Marcelo Figueras
La verdad es que vi la primera parte de la película de Steven Soderbergh sobre el Che… y me encantó. Ya sé, ya sé: no es precisamente la peli sobre Guevara que la mayoría de los latinoamericanos imaginamos. (En nuestras cabezas funciona como una mezcla entre Lawrence de Arabia y La batalla de Argelia.) Pero esa es una de las razones por las que Che Part 1 -como dicen los títulos al final; o El argentino, como se la ha llamado en alguna otra parte- funciona tan bien: porque Soderbergh no practica el recurso trillado de la mayoría de las películas épicas, esto es, intentar meterse en la piel del héroe en su camino a la gloria, sino que más bien procura mantenerse a una módica distancia, como si las imágenes hubiesen sido registradas por uno de los tantos revolucionarios -y no precisamente uno de los más entusiastas- que acompañaron al Che hasta su entrada triunfal en La Habana. La narrativa de Che Part 1 construye con deliberación el verosímil de la objetividad: aunque esto es imposible por definición -cada plano y cada encuadre encubren un juicio de valor, consciente o no-, lo que Soderbergh comunica es su necesidad de mostrar las cosas tal como (imagina que) deben haber sido, para que cada espectador construya su propia lectura del personaje.

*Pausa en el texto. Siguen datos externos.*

File: config.mk
export PLATFORM = sky130hd
export DESIGN_NAME = pipe_run_ctl
export DESIGN_NICKNAME = d
export VERILOG_FILES = /design/src/rtl/pipe_run_ctl.sv
export SDC_FILE = /design/constraint.sdc
export NUM_CORES = 1
export LEC_CHECK = 0
export ABC_AREA = 0
export BUFFER_PORTS_ARGS = -buffer_cell sky130_fd_sc_hd__buf_2
export CAP_MARGIN = 20
export CELL_PAD_IN_SITES_DETAIL_PLACEMENT = 1
export CELL_PAD_IN_SITES_GLOBAL_PLACEMENT = 1
export CORE_UTILIZATION = 40
export CTS_CLUSTER_DIAMETER = 200
export DETAILED_ROUTE_END_ITERATION = 6
export PLACE_DENSITY = 0.77
export SLEW_MARGIN = 20
export SYNTH_ARGS = -nofsm -noshare
export SYNTH_HDL_FRONTEND = slang
export SYNTH_SLANG_ARGS = --single-unit
File: constraint.sdc
create_clock -name CLK -period 5.9 [get_ports CLK]
set_input_delay 1.18 -clock CLK [delete_from_list [all_inputs] [get_ports CLK]]
set_output_delay 1.18 -clock CLK [all_outputs]
set_load 0.01 [all_outputs]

En una entrevista que concedió a www.aintitcool.com, Soderbergh (que por cierto, dista mucho de ser uno de mis cineastas favoritos) marcó algunas cosas que sustentan esta impresión. En primer lugar, la voluntad de narrar el proceso revolucionario cubano a través de la figura del Che. Estudioso confeso de procesos más que de resultados, Soderbergh dice que aquella fue ‘la última revolución analógica’, subrayando la lenta tarea desarrollada por Fidel y compañía desde su desembarco en la isla, ganando terreno al tiempo que reclutaban y formaban voluntarios hasta los avances finales que determinaron la huida de Fulgencio Batista. Hoy, dice Soderbergh, en un mundo con tecnologías militares tan avanzadas, una campaña similar sería imposible. Consciente de lo anacrónico de la gesta, logró a mi juicio transmitir la experiencia de lo que debe haber sido ese proceso. Bajándole los decibeles a los discursos ideológicos, que nunca suenan a proclama sino a cosa obvia repetida con naturalidad; y concentrándose en las pequeñas epifanías cotidianas, aun en el medio de la circunstancia excepcional. Ningún relato de los que he visto o leido -a excepción del cuento Reunión, de Julio Cortázar- logró hacerme sentir que yo también estaba allí, con Camilo y el Che en plena Sierra Maestra, hasta la llegada de la película de Soderbergh.